From the line with "export SETUP_SLACK_MARGIN = 0.05" through the line with "clkTransAtPathRegs_ns = 0.08", repeat the entries verbatim, both end lines included, and add nothing.

___

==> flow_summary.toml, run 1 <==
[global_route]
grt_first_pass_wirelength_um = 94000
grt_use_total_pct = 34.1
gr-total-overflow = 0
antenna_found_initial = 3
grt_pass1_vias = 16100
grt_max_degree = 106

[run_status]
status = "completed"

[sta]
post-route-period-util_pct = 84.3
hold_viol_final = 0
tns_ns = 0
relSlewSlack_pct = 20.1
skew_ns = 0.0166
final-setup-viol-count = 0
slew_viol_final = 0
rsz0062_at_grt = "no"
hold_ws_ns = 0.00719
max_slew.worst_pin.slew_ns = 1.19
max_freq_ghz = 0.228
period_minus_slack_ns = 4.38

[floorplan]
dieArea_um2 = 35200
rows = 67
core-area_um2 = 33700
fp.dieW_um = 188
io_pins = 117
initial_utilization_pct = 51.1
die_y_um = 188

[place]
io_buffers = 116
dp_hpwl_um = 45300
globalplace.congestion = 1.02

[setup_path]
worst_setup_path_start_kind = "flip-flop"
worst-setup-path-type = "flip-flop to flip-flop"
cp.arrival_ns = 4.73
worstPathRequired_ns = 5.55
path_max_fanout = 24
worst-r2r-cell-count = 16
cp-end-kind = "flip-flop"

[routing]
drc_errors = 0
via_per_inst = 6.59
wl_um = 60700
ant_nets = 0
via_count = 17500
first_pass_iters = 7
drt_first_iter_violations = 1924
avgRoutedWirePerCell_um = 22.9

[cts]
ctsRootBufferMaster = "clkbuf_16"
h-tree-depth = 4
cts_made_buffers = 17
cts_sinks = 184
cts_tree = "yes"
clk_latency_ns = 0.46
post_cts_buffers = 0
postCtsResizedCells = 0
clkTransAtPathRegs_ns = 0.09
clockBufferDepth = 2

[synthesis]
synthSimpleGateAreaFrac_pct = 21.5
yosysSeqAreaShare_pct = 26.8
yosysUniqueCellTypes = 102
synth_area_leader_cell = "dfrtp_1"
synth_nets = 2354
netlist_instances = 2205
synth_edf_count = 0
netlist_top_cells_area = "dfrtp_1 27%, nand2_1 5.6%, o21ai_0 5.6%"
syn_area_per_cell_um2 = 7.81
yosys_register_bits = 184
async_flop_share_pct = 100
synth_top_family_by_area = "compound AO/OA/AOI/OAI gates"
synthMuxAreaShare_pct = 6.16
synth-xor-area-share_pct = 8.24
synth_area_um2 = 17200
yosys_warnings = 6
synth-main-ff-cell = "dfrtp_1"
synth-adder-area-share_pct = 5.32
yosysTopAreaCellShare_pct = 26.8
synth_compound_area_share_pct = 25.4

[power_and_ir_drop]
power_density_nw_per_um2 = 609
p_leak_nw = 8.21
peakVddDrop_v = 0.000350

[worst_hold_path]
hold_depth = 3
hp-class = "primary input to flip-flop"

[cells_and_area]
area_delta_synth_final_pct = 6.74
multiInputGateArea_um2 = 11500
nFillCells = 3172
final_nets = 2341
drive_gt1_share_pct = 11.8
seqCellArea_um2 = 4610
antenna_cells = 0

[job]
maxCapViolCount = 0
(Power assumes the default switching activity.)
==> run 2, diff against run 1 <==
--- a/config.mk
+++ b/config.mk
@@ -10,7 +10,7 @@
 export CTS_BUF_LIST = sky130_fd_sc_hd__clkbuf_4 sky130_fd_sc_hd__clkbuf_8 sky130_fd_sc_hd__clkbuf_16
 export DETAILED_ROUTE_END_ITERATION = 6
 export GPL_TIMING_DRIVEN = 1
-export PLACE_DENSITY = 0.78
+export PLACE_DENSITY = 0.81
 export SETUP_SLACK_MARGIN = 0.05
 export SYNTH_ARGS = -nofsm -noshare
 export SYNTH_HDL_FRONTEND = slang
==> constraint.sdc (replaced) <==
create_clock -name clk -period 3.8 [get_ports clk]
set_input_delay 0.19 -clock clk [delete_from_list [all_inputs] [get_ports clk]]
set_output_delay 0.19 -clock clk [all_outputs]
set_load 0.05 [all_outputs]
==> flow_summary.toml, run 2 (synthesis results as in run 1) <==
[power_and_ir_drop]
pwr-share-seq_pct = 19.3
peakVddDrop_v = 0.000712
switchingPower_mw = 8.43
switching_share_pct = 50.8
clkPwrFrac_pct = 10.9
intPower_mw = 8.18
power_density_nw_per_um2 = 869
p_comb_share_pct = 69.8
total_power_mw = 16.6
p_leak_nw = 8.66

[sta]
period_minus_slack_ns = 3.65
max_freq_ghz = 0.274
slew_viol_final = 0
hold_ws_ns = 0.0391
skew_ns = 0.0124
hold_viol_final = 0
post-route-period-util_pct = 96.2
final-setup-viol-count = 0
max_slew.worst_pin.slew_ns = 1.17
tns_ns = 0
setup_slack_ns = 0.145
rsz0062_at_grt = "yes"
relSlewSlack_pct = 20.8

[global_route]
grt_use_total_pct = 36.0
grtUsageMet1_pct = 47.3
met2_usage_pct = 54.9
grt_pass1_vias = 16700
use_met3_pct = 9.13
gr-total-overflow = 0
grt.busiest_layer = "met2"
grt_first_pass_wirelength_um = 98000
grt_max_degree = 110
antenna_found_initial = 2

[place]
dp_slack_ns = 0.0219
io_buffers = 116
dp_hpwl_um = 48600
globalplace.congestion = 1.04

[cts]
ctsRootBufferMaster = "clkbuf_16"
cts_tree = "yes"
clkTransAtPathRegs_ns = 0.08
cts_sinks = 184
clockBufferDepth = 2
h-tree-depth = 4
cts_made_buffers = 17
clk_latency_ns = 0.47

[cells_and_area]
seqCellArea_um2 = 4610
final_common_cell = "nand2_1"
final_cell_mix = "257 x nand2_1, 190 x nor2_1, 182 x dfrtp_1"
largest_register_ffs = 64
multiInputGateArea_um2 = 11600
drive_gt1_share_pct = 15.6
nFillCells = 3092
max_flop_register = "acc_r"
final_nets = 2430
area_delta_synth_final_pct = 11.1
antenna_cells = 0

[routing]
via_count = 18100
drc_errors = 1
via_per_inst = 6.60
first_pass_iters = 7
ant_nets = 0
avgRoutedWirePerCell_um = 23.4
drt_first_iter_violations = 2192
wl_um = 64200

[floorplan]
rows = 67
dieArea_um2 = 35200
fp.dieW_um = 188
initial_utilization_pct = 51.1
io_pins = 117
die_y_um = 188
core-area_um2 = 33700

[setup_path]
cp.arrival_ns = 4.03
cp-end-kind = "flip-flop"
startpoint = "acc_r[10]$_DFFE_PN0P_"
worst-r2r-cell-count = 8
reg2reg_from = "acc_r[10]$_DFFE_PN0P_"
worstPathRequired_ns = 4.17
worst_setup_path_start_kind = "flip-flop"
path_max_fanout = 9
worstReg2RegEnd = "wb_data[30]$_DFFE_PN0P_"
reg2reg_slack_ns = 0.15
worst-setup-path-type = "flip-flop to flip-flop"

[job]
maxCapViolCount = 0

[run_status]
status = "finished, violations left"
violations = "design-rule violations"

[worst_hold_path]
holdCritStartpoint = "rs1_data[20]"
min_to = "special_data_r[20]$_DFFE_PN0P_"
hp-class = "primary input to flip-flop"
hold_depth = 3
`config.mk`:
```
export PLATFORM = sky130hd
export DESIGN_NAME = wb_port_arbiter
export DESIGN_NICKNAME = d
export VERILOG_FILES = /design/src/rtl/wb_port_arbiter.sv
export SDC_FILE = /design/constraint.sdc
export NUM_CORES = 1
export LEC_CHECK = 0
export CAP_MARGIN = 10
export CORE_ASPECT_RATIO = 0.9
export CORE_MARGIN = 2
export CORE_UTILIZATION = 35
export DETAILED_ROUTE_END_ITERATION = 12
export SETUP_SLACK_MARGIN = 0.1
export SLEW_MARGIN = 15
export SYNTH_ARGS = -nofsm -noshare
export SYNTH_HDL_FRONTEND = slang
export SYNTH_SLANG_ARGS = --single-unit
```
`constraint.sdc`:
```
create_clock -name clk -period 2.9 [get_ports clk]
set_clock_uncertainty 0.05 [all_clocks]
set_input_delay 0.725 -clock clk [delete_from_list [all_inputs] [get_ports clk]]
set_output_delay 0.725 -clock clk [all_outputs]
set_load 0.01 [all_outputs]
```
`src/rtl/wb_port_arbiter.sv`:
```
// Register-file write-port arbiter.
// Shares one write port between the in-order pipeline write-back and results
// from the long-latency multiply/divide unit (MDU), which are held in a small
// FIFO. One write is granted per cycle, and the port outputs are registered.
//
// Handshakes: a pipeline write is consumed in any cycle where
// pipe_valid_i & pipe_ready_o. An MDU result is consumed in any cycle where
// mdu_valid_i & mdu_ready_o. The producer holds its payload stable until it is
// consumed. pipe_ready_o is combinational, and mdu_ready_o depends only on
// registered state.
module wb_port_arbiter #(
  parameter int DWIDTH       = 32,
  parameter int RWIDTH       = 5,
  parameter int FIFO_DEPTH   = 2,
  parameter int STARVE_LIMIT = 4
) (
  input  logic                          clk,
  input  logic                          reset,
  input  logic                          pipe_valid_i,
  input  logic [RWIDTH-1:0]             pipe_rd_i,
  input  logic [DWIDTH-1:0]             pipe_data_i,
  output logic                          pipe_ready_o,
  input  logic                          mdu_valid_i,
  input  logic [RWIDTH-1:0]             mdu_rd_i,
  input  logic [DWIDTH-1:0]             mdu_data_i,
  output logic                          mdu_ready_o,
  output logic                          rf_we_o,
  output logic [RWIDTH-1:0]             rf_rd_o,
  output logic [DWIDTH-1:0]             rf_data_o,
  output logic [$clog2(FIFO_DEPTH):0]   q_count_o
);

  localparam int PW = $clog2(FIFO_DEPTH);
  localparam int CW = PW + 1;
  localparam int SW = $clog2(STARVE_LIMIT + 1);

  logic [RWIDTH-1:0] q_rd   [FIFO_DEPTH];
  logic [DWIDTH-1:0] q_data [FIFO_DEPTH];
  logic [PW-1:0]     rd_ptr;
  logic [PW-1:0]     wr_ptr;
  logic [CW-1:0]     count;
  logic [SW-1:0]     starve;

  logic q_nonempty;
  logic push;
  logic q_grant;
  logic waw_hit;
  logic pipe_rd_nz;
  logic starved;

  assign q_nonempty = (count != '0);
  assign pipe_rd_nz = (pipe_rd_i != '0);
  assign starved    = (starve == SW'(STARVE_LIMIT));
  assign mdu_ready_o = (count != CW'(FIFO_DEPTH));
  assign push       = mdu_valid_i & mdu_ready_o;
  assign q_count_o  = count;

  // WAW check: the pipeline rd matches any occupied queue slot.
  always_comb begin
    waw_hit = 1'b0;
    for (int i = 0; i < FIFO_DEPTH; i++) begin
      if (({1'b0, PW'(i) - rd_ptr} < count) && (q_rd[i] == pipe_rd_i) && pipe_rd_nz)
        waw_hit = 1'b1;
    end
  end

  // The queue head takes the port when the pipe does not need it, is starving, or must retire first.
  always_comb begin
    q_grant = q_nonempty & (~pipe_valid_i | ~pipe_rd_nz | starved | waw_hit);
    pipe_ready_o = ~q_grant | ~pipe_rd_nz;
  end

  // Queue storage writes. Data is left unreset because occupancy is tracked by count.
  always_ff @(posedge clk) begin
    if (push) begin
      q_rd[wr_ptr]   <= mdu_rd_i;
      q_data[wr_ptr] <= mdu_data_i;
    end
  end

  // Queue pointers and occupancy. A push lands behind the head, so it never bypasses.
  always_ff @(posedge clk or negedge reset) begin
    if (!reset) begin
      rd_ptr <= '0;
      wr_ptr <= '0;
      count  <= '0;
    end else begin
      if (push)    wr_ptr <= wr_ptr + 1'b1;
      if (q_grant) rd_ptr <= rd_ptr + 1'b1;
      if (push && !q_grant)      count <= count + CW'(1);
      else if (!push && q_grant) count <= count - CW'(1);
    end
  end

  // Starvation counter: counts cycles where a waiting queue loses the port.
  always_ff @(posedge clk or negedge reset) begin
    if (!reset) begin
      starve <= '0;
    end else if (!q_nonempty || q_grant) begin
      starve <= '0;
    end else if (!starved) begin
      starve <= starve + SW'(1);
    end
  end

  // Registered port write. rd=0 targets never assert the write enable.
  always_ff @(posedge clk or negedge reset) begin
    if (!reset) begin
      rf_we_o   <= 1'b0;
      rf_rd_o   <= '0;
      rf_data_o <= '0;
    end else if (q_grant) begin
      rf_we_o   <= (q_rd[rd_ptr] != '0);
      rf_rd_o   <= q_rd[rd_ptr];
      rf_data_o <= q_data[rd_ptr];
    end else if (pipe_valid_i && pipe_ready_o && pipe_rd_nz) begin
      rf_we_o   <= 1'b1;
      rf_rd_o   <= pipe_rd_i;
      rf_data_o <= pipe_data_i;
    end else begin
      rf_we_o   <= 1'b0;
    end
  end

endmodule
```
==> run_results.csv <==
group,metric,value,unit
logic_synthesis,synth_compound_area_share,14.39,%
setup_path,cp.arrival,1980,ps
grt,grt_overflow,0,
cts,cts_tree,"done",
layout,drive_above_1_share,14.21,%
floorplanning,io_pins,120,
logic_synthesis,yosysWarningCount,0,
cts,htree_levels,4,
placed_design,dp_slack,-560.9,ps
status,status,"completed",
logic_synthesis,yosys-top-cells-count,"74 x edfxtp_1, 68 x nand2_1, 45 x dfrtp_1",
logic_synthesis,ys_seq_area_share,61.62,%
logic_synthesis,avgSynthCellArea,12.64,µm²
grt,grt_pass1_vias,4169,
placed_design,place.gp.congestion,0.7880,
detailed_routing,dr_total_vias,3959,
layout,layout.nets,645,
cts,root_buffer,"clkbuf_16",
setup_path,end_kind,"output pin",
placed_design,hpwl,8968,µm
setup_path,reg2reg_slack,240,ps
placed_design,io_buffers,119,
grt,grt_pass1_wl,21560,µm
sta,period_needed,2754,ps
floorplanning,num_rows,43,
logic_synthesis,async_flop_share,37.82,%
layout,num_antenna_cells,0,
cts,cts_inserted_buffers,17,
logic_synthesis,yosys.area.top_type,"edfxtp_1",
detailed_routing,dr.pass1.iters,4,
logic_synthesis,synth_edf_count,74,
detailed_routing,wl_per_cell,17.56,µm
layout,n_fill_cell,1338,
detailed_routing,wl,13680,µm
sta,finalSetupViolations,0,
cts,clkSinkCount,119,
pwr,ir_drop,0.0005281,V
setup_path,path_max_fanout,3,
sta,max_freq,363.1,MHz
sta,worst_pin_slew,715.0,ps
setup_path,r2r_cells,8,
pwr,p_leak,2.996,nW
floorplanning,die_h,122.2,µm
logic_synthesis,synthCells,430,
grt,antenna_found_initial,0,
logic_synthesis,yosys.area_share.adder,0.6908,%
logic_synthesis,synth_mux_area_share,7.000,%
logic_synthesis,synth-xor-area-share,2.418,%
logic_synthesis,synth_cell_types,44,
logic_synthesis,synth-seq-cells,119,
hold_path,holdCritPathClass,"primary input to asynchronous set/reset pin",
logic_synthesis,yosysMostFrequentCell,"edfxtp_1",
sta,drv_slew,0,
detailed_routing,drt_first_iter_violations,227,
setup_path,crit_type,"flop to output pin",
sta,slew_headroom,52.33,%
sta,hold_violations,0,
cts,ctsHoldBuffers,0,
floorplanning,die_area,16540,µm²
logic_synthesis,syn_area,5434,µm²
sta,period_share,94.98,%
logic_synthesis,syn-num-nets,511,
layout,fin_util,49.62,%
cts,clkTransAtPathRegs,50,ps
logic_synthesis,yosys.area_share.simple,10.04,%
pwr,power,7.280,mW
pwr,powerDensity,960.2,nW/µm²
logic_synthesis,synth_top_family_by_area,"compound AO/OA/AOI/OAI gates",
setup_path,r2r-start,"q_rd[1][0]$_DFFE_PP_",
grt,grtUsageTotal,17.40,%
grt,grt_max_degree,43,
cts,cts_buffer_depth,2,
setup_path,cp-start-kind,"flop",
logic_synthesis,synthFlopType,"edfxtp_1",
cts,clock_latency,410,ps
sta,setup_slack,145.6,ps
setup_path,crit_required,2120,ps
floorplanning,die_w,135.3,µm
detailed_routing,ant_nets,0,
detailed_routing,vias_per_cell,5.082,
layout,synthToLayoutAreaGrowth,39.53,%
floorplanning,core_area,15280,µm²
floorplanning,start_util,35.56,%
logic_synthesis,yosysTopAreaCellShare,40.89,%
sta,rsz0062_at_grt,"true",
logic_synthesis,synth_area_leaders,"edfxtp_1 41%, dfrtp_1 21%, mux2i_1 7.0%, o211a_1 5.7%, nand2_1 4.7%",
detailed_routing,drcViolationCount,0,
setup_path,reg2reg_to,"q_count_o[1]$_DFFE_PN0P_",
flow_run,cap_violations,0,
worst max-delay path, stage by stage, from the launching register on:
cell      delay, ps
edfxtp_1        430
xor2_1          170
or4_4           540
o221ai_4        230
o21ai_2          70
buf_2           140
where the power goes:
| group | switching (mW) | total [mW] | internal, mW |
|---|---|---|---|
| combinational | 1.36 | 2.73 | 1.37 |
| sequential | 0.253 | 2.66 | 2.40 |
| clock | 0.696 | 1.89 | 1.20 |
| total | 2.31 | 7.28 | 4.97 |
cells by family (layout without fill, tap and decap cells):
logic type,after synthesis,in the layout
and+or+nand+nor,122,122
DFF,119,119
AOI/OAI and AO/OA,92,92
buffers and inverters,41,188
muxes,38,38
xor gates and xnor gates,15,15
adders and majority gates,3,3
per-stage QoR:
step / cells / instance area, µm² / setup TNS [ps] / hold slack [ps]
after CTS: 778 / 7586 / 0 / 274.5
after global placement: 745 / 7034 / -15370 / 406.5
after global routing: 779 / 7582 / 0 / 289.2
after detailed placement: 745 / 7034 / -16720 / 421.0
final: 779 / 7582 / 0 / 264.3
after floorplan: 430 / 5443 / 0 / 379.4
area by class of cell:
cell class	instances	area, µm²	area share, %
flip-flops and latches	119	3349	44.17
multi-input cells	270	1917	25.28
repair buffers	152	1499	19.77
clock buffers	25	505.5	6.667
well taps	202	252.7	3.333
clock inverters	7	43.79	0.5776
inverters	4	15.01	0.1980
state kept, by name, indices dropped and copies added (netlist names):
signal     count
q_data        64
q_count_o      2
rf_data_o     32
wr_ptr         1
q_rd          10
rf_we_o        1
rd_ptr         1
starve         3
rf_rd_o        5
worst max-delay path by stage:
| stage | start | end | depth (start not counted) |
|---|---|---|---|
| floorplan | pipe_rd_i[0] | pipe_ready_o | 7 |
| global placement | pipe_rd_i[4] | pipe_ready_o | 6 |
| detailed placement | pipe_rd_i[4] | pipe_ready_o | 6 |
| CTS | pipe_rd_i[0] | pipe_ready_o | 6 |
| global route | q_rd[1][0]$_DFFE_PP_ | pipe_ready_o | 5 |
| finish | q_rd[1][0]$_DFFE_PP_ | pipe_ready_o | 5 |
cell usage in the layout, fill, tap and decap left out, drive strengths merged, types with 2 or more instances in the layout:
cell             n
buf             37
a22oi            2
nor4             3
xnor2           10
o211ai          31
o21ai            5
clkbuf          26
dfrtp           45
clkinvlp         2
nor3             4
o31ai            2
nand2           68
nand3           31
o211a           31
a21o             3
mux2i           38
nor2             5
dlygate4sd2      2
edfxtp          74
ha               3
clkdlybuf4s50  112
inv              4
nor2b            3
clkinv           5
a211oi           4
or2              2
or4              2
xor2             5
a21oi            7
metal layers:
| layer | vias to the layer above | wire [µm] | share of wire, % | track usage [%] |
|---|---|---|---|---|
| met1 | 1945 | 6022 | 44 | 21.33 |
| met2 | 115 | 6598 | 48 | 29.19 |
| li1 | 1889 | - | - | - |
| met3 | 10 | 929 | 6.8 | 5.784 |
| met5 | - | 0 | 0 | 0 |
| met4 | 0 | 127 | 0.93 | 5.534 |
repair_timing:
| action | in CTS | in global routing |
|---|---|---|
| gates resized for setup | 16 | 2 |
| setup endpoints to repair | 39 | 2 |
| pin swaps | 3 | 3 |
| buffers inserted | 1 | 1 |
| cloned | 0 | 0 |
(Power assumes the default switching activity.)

___

Response box:
 export SETUP_SLACK_MARGIN = 0.05
 export SYNTH_ARGS = -nofsm -noshare
 export SYNTH_HDL_FRONTEND = slang
==> constraint.sdc (replaced) <==
create_clock -name clk -period 3.8 [get_ports clk]
set_input_delay 0.19 -clock clk [delete_from_list [all_inputs] [get_ports clk]]
set_output_delay 0.19 -clock clk [all_outputs]
set_load 0.05 [all_outputs]
==> flow_summary.toml, run 2 (synthesis results as in run 1) <==
[power_and_ir_drop]
pwr-share-seq_pct = 19.3
peakVddDrop_v = 0.000712
switchingPower_mw = 8.43
switching_share_pct = 50.8
clkPwrFrac_pct = 10.9
intPower_mw = 8.18
power_density_nw_per_um2 = 869
p_comb_share_pct = 69.8
total_power_mw = 16.6
p_leak_nw = 8.66

[sta]
period_minus_slack_ns = 3.65
max_freq_ghz = 0.274
slew_viol_final = 0
hold_ws_ns = 0.0391
skew_ns = 0.0124
hold_viol_final = 0
post-route-period-util_pct = 96.2
final-setup-viol-count = 0
max_slew.worst_pin.slew_ns = 1.17
tns_ns = 0
setup_slack_ns = 0.145
rsz0062_at_grt = "yes"
relSlewSlack_pct = 20.8

[global_route]
grt_use_total_pct = 36.0
grtUsageMet1_pct = 47.3
met2_usage_pct = 54.9
grt_pass1_vias = 16700
use_met3_pct = 9.13
gr-total-overflow = 0
grt.busiest_layer = "met2"
grt_first_pass_wirelength_um = 98000
grt_max_degree = 110
antenna_found_initial = 2

[place]
dp_slack_ns = 0.0219
io_buffers = 116
dp_hpwl_um = 48600
globalplace.congestion = 1.04

[cts]
ctsRootBufferMaster = "clkbuf_16"
cts_tree = "yes"
clkTransAtPathRegs_ns = 0.08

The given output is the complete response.